• [Exercise requirements] Filter the entries that follow, copying every line in which the word "config" appears.

• [Material provided]
═══
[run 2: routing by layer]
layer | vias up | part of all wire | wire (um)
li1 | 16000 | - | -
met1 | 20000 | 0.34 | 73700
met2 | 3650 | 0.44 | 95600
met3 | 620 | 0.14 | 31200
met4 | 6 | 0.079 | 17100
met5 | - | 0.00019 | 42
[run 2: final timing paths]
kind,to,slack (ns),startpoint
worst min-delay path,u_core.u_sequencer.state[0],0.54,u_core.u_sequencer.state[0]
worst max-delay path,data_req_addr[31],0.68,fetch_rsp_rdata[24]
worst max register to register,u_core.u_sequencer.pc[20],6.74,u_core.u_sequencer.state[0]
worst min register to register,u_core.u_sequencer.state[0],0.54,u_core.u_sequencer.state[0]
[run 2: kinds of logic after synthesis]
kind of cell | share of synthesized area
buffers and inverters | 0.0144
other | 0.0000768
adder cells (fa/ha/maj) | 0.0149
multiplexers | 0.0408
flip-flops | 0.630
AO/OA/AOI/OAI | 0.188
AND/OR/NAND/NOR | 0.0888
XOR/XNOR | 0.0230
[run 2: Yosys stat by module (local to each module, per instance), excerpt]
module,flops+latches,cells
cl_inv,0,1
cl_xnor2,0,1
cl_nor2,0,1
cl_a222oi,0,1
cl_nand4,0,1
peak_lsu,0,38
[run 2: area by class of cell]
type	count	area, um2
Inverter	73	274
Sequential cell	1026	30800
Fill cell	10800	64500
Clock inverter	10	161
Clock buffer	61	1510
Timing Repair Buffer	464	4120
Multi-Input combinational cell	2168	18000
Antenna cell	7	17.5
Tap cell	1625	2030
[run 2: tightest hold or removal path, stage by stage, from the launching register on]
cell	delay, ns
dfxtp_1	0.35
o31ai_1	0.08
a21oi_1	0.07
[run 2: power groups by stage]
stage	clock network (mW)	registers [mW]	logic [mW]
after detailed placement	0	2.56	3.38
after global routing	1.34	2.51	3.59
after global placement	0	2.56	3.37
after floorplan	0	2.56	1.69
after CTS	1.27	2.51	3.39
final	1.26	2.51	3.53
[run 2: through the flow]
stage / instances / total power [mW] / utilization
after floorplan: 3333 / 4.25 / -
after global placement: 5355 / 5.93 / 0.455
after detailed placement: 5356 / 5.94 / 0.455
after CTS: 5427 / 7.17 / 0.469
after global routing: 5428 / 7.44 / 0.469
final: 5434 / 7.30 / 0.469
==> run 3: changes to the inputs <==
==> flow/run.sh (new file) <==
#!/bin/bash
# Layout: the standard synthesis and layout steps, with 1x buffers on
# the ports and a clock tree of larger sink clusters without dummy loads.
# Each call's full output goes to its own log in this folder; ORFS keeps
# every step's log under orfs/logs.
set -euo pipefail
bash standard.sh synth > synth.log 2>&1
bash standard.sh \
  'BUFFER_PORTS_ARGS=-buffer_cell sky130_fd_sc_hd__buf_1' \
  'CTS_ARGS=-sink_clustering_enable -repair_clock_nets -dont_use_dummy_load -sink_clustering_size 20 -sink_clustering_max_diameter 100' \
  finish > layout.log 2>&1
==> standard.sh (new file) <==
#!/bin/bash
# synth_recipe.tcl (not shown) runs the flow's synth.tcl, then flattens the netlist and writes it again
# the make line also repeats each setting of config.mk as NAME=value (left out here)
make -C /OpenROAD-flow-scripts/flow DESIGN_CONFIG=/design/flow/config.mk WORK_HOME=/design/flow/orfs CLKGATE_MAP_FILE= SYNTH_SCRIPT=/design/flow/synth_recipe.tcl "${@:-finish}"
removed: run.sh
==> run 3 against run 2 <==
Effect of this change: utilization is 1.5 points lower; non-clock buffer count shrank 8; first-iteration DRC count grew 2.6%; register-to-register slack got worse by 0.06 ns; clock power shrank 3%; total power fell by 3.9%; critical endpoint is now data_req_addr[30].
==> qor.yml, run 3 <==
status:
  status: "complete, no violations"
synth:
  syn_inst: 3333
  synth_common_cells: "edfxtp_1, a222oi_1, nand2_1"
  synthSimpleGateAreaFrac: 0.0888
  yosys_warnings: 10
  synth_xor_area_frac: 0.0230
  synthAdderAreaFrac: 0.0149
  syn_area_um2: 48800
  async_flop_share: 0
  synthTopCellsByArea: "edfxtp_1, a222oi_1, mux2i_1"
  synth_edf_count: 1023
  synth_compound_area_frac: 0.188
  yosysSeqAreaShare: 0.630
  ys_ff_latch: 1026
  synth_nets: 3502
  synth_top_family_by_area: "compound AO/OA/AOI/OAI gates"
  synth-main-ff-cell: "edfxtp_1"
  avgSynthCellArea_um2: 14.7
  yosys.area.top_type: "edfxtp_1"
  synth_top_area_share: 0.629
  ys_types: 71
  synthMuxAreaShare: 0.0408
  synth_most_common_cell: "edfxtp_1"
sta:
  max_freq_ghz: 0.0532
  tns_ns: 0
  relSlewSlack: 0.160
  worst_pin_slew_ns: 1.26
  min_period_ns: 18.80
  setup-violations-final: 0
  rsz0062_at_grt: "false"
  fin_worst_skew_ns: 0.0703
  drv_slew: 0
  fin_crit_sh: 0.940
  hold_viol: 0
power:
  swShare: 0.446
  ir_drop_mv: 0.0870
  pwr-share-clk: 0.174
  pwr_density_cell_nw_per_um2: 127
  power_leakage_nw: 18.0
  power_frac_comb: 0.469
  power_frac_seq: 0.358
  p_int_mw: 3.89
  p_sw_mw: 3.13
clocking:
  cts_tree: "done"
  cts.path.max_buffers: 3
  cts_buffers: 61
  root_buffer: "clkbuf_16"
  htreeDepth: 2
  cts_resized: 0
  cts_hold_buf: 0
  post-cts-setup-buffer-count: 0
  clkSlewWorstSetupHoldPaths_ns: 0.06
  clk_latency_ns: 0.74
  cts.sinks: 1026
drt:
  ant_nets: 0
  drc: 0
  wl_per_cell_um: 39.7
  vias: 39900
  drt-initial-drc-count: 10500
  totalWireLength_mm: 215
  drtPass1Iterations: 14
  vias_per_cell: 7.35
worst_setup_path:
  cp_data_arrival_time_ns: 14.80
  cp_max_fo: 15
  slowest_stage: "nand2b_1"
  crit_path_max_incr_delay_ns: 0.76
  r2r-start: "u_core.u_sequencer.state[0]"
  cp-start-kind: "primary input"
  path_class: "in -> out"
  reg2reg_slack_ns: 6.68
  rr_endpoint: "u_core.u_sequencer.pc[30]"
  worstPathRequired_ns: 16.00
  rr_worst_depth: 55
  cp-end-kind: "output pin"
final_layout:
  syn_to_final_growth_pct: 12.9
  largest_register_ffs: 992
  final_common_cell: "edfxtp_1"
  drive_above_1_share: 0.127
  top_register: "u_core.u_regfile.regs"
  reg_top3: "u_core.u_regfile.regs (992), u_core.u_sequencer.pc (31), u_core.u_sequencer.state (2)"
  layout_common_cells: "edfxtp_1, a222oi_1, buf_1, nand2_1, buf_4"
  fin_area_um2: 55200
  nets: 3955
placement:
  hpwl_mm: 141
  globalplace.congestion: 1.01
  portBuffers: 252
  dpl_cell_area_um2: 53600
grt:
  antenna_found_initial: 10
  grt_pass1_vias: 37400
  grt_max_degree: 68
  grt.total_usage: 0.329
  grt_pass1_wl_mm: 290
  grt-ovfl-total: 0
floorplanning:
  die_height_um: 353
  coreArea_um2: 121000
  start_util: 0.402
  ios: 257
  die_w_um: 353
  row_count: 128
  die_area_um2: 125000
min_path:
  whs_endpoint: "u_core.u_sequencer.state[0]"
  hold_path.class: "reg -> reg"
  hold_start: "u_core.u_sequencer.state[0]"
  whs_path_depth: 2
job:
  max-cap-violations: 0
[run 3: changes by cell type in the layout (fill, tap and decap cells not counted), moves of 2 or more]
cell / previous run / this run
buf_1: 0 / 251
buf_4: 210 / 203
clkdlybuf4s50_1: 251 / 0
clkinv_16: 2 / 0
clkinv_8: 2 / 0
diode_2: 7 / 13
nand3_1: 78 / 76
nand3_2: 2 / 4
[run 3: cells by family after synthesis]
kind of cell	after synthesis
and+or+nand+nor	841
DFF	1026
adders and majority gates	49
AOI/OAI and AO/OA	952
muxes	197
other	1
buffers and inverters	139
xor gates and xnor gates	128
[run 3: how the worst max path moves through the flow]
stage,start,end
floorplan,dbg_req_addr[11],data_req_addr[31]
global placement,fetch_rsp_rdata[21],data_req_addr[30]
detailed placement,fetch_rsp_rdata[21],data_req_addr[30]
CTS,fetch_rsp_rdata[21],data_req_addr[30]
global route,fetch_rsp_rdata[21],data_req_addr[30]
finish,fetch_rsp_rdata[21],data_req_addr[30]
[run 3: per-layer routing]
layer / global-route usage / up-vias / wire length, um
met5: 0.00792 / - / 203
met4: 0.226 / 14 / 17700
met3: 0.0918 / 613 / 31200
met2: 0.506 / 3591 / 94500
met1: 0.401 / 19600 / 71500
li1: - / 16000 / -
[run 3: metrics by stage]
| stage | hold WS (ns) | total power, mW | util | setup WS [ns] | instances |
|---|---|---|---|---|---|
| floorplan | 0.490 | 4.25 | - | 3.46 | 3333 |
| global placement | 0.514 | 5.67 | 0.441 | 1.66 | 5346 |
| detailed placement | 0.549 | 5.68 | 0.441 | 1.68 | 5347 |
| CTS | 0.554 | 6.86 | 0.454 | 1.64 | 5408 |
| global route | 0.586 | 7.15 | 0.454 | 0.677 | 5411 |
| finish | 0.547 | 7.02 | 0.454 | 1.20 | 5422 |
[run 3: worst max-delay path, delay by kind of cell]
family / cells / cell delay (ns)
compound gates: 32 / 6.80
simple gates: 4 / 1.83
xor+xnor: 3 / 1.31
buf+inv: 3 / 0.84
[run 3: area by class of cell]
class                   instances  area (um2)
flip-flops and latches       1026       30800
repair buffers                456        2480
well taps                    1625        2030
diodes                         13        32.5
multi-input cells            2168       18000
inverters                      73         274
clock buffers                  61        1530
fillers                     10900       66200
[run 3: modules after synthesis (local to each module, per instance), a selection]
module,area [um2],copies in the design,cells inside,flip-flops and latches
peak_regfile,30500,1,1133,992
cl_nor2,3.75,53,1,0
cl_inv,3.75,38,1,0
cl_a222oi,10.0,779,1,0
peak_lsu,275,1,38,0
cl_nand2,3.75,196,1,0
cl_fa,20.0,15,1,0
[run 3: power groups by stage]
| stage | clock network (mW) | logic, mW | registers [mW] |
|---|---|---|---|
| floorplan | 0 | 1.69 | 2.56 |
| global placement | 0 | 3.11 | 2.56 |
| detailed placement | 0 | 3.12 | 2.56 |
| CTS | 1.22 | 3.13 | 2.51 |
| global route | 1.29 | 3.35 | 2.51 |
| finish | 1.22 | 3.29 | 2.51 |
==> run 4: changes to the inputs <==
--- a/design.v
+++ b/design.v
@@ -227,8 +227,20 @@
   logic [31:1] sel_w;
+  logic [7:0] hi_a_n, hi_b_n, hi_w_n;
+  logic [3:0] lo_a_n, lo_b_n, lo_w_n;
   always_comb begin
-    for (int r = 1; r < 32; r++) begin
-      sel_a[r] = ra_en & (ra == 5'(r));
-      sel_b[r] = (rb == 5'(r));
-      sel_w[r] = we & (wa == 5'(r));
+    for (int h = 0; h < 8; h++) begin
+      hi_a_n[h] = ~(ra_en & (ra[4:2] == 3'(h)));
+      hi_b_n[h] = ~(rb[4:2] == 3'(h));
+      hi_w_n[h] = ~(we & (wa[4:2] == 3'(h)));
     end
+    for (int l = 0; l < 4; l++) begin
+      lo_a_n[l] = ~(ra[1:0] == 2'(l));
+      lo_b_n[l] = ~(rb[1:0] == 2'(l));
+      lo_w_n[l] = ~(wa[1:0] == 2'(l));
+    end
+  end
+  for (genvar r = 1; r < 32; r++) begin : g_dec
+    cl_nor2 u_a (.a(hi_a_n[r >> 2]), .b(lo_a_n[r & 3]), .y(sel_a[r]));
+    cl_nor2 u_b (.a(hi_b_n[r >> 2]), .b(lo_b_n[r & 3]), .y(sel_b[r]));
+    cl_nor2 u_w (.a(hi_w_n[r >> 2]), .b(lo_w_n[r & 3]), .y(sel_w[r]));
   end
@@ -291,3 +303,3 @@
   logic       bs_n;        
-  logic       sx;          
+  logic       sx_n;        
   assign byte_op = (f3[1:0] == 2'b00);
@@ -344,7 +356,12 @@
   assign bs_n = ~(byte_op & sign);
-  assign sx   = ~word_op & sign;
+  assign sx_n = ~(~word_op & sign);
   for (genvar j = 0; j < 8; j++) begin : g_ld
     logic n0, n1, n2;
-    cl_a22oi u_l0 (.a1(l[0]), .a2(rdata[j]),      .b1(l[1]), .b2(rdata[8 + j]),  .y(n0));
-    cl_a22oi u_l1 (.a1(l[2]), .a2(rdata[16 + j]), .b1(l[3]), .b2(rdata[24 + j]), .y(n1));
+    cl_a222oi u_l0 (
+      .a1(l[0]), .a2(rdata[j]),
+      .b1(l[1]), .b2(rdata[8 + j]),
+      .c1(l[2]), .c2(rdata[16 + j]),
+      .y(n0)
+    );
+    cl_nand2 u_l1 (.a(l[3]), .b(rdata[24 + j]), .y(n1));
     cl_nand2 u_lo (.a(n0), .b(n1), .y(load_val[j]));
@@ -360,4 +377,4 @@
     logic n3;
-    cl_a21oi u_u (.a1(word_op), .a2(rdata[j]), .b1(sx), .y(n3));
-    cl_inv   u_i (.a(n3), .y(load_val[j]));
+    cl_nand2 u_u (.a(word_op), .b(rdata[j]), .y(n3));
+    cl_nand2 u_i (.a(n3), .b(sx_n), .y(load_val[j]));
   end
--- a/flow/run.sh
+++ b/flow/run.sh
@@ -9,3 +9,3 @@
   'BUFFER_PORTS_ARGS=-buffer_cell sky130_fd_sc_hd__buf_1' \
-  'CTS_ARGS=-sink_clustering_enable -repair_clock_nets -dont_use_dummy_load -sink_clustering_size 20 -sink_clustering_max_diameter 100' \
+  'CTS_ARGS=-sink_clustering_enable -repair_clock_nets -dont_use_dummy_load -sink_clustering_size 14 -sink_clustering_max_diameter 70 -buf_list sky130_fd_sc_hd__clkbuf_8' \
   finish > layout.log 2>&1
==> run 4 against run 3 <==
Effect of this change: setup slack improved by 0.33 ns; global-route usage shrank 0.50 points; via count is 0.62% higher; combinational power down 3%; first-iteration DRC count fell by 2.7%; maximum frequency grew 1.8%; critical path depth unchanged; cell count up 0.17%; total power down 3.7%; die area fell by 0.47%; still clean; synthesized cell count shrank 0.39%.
═══
• [Answer to this exercise]
# the make line also repeats each setting of config.mk as NAME=value (left out here)
make -C /OpenROAD-flow-scripts/flow DESIGN_CONFIG=/design/flow/config.mk WORK_HOME=/design/flow/orfs CLKGATE_MAP_FILE= SYNTH_SCRIPT=/design/flow/synth_recipe.tcl "${@:-finish}"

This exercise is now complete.